Stanley Rankin Robb was born on September 19, 1899, in Pittsburgh, Pennsylvania. He attended Peabody High School where he played football as a tackle, being described as a "star" player. Robb also attended Mercersburg Academy for a time. Around 1917, he enlisted in World War I. After graduating from high school, he assisted in coaching the linemen at Peabody in 1918. The following year, he was reported as having joined the football team at Penn State College, although a news article from 1920 said that he had played for The Kiski School that year, being a "star guard."

Robb began playing college football for the Centre Praying Colonels in 1920, appearing as a right guard, left guard, and end. He appeared in a number of games for the team, including their match that season against the Harvard Crimson. In the 1920 season finale against TCU, he blocked a punt and returned it for a touchdown. Robb was known for his speed at end, with the Chester Times writing that he "gained national repute as one of the fastest ends ever turned out of Centre College."

Robb left to play for the West Virginia Wesleyan football team in 1921. He had left the team by the 1922 season.

In addition to playing football, Robb also participated in basketball and track and field with his schools. At Centre, he also acted in school minstrel productions.

==Professional career==
Robb began his professional football career in September 1922, starting the season as an end for the Holmesburg Athletic Club. By October, he had joined the Philadelphia Quakers. Following the 1922 season, Robb was signed by the Clifton Heights Orange & Black. The Chester Times said that, "The reputation of Stanley Robb not only while he starred for Centre College, but while he was played last season with Holmesburg and the Philadelphia Quakers, is such that he needs no formal introduction to county fans." He missed several games early in the season, but returned at the end of October. With Clifton Heights, he was mentioned as being one of the "stars" comprising "one of the greatest collections of college stars ever seen on a Delaware County gridiron."

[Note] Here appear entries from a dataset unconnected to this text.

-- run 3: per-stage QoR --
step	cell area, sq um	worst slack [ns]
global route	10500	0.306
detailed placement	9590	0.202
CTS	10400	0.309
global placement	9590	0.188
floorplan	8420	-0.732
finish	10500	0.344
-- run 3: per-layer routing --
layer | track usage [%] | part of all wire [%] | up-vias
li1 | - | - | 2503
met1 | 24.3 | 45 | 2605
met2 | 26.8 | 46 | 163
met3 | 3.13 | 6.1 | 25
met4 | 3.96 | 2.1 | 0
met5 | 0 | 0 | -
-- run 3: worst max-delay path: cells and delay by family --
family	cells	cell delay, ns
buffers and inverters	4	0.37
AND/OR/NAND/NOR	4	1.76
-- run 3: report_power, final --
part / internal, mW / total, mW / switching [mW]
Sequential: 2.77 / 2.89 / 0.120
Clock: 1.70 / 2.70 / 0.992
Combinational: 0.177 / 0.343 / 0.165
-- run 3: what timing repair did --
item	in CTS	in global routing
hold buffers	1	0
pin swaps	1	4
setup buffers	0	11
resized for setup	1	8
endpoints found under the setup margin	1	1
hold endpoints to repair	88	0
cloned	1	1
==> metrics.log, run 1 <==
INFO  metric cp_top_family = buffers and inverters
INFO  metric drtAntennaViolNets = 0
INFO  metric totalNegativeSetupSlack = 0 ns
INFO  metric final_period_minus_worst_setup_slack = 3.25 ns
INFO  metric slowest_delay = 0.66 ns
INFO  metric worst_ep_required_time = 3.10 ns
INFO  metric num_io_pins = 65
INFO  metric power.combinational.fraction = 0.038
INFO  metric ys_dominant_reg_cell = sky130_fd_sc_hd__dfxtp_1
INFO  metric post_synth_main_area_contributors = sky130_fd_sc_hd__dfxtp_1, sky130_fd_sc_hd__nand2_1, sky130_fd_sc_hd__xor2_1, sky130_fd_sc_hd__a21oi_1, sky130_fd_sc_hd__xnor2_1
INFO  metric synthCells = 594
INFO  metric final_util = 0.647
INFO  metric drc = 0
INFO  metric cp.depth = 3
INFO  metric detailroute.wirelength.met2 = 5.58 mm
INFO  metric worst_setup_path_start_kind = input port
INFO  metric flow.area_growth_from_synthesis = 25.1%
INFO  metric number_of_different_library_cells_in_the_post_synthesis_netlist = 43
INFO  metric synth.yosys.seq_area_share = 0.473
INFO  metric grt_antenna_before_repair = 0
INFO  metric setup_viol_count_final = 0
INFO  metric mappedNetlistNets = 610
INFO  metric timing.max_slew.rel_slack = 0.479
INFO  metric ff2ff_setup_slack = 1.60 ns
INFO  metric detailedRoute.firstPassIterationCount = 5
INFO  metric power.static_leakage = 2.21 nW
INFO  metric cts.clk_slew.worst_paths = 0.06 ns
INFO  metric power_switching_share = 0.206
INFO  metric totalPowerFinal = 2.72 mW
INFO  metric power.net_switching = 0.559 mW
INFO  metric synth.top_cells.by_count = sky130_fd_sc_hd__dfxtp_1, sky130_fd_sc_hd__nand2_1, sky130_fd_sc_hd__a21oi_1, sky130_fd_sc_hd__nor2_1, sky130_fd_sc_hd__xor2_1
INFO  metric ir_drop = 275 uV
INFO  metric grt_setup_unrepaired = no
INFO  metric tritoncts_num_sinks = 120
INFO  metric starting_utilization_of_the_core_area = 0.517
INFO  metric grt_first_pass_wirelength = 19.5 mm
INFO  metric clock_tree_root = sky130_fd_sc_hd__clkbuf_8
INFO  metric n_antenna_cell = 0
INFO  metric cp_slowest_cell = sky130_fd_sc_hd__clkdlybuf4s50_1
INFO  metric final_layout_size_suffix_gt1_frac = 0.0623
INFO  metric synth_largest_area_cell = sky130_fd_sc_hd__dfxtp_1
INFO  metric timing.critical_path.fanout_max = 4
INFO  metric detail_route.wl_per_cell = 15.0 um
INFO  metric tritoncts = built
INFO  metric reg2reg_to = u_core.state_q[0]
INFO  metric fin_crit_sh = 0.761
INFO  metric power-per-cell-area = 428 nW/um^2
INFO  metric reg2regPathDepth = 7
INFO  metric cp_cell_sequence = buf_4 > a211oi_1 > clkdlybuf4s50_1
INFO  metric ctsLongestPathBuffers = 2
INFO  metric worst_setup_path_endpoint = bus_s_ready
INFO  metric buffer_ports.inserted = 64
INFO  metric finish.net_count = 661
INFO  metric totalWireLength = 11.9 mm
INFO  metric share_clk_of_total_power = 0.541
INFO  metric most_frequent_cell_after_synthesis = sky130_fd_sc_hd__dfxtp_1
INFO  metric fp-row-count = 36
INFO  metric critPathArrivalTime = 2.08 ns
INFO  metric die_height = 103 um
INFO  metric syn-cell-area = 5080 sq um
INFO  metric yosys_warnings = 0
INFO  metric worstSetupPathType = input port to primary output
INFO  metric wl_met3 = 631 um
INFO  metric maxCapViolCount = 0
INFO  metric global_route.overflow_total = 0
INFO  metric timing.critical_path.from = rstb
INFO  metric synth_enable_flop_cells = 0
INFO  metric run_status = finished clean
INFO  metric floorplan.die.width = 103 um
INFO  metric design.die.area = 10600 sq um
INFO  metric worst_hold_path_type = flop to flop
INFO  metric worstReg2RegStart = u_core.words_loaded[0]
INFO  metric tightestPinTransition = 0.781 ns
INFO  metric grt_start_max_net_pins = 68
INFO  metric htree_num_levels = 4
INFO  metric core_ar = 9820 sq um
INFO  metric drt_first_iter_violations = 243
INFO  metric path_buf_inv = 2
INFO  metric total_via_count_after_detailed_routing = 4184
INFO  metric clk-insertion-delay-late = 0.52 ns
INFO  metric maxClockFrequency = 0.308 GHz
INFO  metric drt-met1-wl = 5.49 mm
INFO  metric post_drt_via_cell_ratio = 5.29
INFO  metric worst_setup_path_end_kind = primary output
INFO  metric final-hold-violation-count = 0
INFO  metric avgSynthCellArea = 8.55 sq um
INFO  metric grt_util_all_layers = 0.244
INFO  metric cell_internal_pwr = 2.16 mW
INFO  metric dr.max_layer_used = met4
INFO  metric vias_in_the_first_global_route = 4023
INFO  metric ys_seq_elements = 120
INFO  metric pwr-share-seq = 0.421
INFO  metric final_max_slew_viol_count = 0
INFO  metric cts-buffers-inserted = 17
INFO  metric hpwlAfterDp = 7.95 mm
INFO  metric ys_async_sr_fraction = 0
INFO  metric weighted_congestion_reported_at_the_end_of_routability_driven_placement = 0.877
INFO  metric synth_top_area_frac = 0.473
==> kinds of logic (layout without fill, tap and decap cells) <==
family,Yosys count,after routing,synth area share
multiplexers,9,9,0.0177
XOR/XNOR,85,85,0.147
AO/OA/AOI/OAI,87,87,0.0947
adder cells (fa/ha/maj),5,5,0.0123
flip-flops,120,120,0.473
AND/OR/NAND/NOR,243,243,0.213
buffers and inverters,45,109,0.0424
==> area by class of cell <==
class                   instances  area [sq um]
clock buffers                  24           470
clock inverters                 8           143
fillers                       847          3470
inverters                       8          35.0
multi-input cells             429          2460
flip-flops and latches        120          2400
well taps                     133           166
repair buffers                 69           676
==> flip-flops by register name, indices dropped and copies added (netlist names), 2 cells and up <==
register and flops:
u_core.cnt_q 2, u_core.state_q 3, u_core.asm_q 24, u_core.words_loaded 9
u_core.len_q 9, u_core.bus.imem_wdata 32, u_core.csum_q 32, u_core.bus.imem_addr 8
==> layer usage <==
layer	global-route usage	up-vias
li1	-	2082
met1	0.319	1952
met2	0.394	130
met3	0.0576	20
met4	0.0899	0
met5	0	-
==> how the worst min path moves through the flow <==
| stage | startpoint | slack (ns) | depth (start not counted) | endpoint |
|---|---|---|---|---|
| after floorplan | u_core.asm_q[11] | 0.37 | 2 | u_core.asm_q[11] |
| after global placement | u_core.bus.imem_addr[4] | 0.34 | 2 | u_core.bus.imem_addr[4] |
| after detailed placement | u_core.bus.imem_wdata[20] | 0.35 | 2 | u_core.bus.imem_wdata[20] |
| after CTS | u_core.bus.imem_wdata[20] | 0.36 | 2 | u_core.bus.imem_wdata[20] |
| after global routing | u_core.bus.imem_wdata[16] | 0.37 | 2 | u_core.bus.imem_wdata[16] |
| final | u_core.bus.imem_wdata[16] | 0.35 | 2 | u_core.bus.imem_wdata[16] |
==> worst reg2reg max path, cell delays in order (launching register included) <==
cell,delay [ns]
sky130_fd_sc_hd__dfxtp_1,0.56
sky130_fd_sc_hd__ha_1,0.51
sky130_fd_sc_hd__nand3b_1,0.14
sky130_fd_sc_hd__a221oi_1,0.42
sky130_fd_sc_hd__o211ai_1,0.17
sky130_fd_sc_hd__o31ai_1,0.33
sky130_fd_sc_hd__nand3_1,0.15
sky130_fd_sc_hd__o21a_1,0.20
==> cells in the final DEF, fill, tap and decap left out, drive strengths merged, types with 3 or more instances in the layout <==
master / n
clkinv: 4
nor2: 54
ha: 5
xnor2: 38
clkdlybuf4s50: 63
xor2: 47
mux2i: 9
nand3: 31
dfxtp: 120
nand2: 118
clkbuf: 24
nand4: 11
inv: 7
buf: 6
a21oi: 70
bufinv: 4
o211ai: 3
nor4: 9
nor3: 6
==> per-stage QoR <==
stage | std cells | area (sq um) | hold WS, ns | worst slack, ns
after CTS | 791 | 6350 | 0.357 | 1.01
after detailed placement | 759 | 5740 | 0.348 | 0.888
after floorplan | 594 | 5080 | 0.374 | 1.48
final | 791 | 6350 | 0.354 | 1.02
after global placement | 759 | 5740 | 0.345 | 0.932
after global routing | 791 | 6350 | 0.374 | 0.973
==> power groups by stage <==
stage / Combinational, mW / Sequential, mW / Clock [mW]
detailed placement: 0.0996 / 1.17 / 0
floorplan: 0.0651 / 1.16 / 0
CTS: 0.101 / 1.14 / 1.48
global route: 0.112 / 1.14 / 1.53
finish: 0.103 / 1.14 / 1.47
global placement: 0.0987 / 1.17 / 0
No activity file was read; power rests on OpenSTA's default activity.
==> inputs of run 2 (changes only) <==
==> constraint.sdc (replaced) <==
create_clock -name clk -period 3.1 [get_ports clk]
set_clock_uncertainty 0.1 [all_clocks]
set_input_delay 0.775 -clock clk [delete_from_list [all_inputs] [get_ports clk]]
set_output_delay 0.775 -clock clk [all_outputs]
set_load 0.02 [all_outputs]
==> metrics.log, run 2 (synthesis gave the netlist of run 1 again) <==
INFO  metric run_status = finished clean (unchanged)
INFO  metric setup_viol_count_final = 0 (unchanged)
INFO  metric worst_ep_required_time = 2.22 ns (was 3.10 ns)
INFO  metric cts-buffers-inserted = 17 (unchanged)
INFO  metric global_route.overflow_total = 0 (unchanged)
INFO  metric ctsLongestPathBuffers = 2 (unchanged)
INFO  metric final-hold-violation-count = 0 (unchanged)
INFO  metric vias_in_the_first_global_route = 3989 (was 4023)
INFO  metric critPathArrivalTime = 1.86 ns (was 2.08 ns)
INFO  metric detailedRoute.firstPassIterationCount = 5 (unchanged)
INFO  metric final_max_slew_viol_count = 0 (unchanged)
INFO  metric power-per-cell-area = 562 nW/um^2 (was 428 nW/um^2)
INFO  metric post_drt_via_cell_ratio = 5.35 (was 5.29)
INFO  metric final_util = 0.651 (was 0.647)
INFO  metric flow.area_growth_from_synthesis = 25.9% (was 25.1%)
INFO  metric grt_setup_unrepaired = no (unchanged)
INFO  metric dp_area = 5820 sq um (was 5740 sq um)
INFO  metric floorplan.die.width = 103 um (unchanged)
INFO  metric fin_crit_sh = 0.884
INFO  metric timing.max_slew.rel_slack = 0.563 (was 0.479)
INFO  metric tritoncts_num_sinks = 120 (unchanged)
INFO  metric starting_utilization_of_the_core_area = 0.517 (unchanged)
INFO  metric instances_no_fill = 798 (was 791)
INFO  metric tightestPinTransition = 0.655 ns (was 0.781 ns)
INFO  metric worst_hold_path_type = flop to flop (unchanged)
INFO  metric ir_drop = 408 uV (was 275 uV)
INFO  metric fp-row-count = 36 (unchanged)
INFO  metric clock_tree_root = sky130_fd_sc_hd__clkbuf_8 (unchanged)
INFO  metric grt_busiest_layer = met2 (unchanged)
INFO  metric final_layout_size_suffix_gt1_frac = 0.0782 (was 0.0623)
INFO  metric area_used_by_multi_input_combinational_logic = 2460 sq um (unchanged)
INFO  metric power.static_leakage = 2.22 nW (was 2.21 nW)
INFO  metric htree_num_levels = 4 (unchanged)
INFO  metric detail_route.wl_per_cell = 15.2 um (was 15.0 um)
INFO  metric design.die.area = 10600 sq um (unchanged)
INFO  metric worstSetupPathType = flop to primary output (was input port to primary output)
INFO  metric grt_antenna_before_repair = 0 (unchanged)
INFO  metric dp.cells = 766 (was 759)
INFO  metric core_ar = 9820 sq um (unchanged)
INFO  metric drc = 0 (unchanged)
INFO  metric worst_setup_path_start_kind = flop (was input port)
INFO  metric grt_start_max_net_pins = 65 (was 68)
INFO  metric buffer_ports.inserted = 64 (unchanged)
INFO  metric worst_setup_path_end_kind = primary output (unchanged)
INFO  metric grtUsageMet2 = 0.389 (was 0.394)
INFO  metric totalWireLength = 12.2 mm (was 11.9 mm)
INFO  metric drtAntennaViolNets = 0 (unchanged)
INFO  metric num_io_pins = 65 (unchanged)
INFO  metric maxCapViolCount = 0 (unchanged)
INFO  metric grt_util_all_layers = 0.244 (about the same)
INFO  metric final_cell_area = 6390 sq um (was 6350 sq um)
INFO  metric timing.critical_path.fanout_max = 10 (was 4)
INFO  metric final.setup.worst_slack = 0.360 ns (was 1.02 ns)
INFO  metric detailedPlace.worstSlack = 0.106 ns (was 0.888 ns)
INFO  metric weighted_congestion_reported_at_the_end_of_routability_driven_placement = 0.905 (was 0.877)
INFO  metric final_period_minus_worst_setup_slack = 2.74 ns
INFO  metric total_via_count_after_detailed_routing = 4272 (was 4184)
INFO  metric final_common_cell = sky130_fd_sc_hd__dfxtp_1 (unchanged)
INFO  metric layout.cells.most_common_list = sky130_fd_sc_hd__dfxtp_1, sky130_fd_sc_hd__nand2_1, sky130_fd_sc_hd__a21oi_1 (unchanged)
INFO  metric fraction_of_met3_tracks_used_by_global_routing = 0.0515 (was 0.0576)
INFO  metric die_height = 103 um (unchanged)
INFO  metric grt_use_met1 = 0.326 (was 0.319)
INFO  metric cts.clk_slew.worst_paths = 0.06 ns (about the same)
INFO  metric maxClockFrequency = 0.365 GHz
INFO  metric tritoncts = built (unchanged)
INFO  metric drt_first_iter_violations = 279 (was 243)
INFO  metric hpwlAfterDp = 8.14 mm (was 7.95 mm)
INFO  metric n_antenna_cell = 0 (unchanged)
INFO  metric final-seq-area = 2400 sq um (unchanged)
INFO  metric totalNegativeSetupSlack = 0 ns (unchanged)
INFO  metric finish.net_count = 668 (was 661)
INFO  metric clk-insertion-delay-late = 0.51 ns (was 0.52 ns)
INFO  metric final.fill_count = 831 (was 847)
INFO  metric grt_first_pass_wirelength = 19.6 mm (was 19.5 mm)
### src/rtl/rst_seq_ctrl.sv
// rst_seq_ctrl: holds NUM_DOMAINS sub-block resets, then releases them one by one (ascending) with a gap; optional ack handshake via RST_SEQ_ACK_EN.
// Latency: first release HOLD_CYC+RELEASE_DLY edges after RST rises (or after SW_RST_REQ); every output is registered.
// Backpressure: with RST_SEQ_ACK_EN each release stalls on DOM_ACK[idx] up to ACK_TIMEOUT cycles, then sticks in ERROR; without it the sequence free-runs.
module rst_seq_ctrl #(
    parameter int NUM_DOMAINS = 3,
    parameter int HOLD_CYC    = 4,
    parameter int RELEASE_DLY = 8,
    parameter int ACK_TIMEOUT = 255
) (
    input  logic                   CLK,
    input  logic                   RST,
    input  logic                   SW_RST_REQ,
    input  logic [NUM_DOMAINS-1:0] DOM_ACK,
    output logic [NUM_DOMAINS-1:0] DOM_RST_N,
    output logic                   SEQ_DONE,
    output logic                   SEQ_ERR,
    output logic [NUM_DOMAINS-1:0] ERR_DOM
);

    localparam int MAX_HD  = (HOLD_CYC > RELEASE_DLY) ? HOLD_CYC : RELEASE_DLY;
    localparam int MAX_CYC = (MAX_HD > ACK_TIMEOUT) ? MAX_HD : ACK_TIMEOUT;
    localparam int CNT_W   = $clog2(MAX_CYC + 1);
    localparam int IDX_W   = (NUM_DOMAINS > 1) ? $clog2(NUM_DOMAINS) : 1;

    localparam logic [CNT_W-1:0] HOLD_LD  = CNT_W'(HOLD_CYC);
    localparam logic [CNT_W-1:0] DLY_LD   = CNT_W'(RELEASE_DLY);
    localparam logic [CNT_W-1:0] CNT_ONE  = CNT_W'(1);
    localparam logic [IDX_W-1:0] LAST_IDX = IDX_W'(NUM_DOMAINS - 1);

`ifdef RST_SEQ_ACK_EN
    localparam logic [CNT_W-1:0] ACK_LD = CNT_W'(ACK_TIMEOUT);

    typedef enum logic [2:0] {
        ST_HOLD,
        ST_WAIT_DLY,
        ST_WAIT_ACK,
        ST_DONE,
        ST_ERROR
    } state_t;
`else
    typedef enum logic [2:0] {
        ST_HOLD,
        ST_WAIT_DLY,
        ST_DONE
    } state_t;
`endif

    state_t                 state_q, state_d;
    logic [IDX_W-1:0]       idx_q, idx_d;
    logic [CNT_W-1:0]       cnt_q, cnt_d;
    logic                   armed_q;
    logic [NUM_DOMAINS-1:0] dom_rst_n_q, dom_rst_n_d;
    logic                   seq_done_q, seq_done_d;
    logic [NUM_DOMAINS-1:0] idx_onehot;
    logic                   cnt_last;

    assign idx_onehot = NUM_DOMAINS'(1) << idx_q;
    assign cnt_last   = (cnt_q <= CNT_ONE);

`ifdef RST_SEQ_ACK_EN
    logic                   seq_err_q, seq_err_d;
    logic [NUM_DOMAINS-1:0] err_dom_q, err_dom_d;
    logic                   ack_sel;

    assign ack_sel = |(DOM_ACK & idx_onehot);
`else
    logic unused_dom_ack;

    assign unused_dom_ack = ^DOM_ACK;
`endif

    always_comb begin
        state_d     = state_q;
        idx_d       = idx_q;
        cnt_d       = cnt_q;
        dom_rst_n_d = dom_rst_n_q;
        seq_done_d  = seq_done_q;
`ifdef RST_SEQ_ACK_EN
        seq_err_d   = seq_err_q;
        err_dom_d   = err_dom_q;
`endif
        if (SW_RST_REQ) begin
            state_d     = ST_HOLD;
            idx_d       = '0;
            cnt_d       = HOLD_LD;
            dom_rst_n_d = '0;
            seq_done_d  = 1'b0;
`ifdef RST_SEQ_ACK_EN
            seq_err_d   = 1'b0;
            err_dom_d   = '0;
`endif
        end else begin
            case (state_q)
                ST_HOLD: begin
                    dom_rst_n_d = '0;
                    // The first edge after RST rises only arms the counter, so HOLD spans HOLD_CYC full cycles.
                    if (armed_q) begin
                        if (cnt_last) begin
                            state_d = ST_WAIT_DLY;
                            cnt_d   = DLY_LD;
                        end else begin
                            cnt_d = cnt_q - CNT_ONE;
                        end
                    end
                end
                ST_WAIT_DLY: begin
                    if (cnt_last) begin
                        dom_rst_n_d = dom_rst_n_q | idx_onehot;
`ifdef RST_SEQ_ACK_EN
                        state_d = ST_WAIT_ACK;
                        cnt_d   = ACK_LD;
`else
                        if (idx_q == LAST_IDX) begin
                            state_d     = ST_DONE;
                            seq_done_d  = 1'b1;
                            dom_rst_n_d = '1;
                        end else begin
                            idx_d = idx_q + IDX_W'(1);
                            cnt_d = DLY_LD;
                        end
`endif
                    end else begin
                        cnt_d = cnt_q - CNT_ONE;
                    end
                end
`ifdef RST_SEQ_ACK_EN
                ST_WAIT_ACK: begin
                    // An ack on the same edge as the last timeout cycle still counts as in time.
                    if (ack_sel) begin
                        if (idx_q == LAST_IDX) begin
                            state_d     = ST_DONE;
                            seq_done_d  = 1'b1;
                            dom_rst_n_d = '1;
                        end else begin
                            state_d = ST_WAIT_DLY;
                            idx_d   = idx_q + IDX_W'(1);
                            cnt_d   = DLY_LD;
                        end
                    end else if (cnt_last) begin
                        state_d     = ST_ERROR;
                        dom_rst_n_d = '0;
                        seq_err_d   = 1'b1;
                        err_dom_d   = idx_onehot;
                    end else begin
                        cnt_d = cnt_q - CNT_ONE;
                    end
                end
                ST_ERROR: begin
                    dom_rst_n_d = '0;
                    seq_err_d   = 1'b1;
                end
`endif
                ST_DONE: begin
                    dom_rst_n_d = '1;
                    seq_done_d  = 1'b1;
                end
                default: begin
                    state_d     = ST_HOLD;
                    idx_d       = '0;
                    cnt_d       = HOLD_LD;
                    dom_rst_n_d = '0;
                    seq_done_d  = 1'b0;
                end
            endcase
        end
    end

    always_ff @(posedge CLK or negedge RST) begin
        if (!RST) begin
            state_q     <= ST_HOLD;
            idx_q       <= '0;
            cnt_q       <= HOLD_LD;
            armed_q     <= 1'b0;
            dom_rst_n_q <= '0;
            seq_done_q  <= 1'b0;
        end else begin
            state_q     <= state_d;
            idx_q       <= idx_d;
            cnt_q       <= cnt_d;
            armed_q     <= 1'b1;
            dom_rst_n_q <= dom_rst_n_d;
            seq_done_q  <= seq_done_d;
        end
    end

`ifdef RST_SEQ_ACK_EN
    always_ff @(posedge CLK or negedge RST) begin
        if (!RST) begin
            seq_err_q <= 1'b0;
            err_dom_q <= '0;
        end else begin
            seq_err_q <= seq_err_d;
            err_dom_q <= err_dom_d;
        end
    end

    assign SEQ_ERR = seq_err_q;
    assign ERR_DOM = err_dom_q;

    a_err_dom_onehot: assert property (@(posedge CLK) disable iff (!RST)
        $onehot0(ERR_DOM));
`else
    assign SEQ_ERR = 1'b0;
    assign ERR_DOM = '0;
`endif

    assign DOM_RST_N = dom_rst_n_q;
    assign SEQ_DONE  = seq_done_q;

    // Released domains always form a contiguous run starting at bit 0.
    a_release_prefix: assert property (@(posedge CLK) disable iff (!RST)
        ((DOM_RST_N & (DOM_RST_N + NUM_DOMAINS'(1))) == '0));

    a_done_all_released: assert property (@(posedge CLK) disable iff (!RST)
        SEQ_DONE |-> (&DOM_RST_N));

endmodule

Robb played in the Anthracite League with the Pottsville Maroons in 1924. The Maroons ended up winning the league championship. Two years later, Robb was signed by the Canton Bulldogs of the National Football League (NFL). He made his NFL debut against the New York Giants on November 2, 1926, and scored a touchdown in the 7–7 tie. He scored near the end of the game in what was described as a "lucky score" to prevent the Giants from winning. The Canton Daily News reported the play as follows:

That lucky touchdown cheated the Giants out of a victory, they well deserved. They outplayed the Bulldogs most of the way and had victory within their reach when Vick, the new quarterback of the Bulldogs threw a forward pass to Ben Roderick, late of Columbia in the last five minutes. Roderick was standing on the five yard line waiting to receive the ball, when a Giant player rushed behind him and knocked the ball out of his arm. But along came Stanley Robb, of the famous Robb family. Robb is fleet of foot and he grabbed the leather sphere out of the air before it hit the ground. All that stood between him and a touchdown was about five yards of turf, and the younger Robb spanned that five yards in two leaps.

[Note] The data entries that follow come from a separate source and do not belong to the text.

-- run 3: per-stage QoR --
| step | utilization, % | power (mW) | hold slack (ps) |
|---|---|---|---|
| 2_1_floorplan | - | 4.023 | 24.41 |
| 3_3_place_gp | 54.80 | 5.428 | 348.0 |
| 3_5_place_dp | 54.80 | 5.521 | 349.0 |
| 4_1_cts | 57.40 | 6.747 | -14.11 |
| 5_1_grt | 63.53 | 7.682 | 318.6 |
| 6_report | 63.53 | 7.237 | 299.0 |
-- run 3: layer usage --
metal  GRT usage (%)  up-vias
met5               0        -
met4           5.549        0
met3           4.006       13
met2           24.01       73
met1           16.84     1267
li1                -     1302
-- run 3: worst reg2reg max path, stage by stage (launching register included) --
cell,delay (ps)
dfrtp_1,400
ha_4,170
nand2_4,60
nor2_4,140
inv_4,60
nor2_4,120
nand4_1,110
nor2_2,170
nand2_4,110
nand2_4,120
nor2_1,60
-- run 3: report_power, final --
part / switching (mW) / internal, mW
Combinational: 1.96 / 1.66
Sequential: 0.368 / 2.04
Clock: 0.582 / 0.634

Robb appeared in two additional games for the Bulldogs. His next game was against the Hartford Blues on November 7, which resulted in a 16–7 loss. He and Ralph Nichols were both ejected after fighting each other. Robb had tackled a Hartford player and Nichols, upset with the force which he used, grabbed Robb by the shoulders and "pulled him away rather roughly." Robb responded by punching him in the chin, and Nichols then began punching Robb all around before the official broke up the fight and dismissed both of them. His final game came against the Providence Steamrollers on November 11, after which he left the team.

Robb returned to the Clifton Heights Orange & Black in 1927.

==Personal life and death==
Robb's brother Harry played college football at Penn State, and later played with him at Pottsville and Canton. Stan played under his brother, who both played and served as head coach, with Canton in 1926.

Robb married Beatrice M. Ritter in November 1937. He enlisted in World War II in February 1942. Robb died on January 9, 1959, at the age of 59.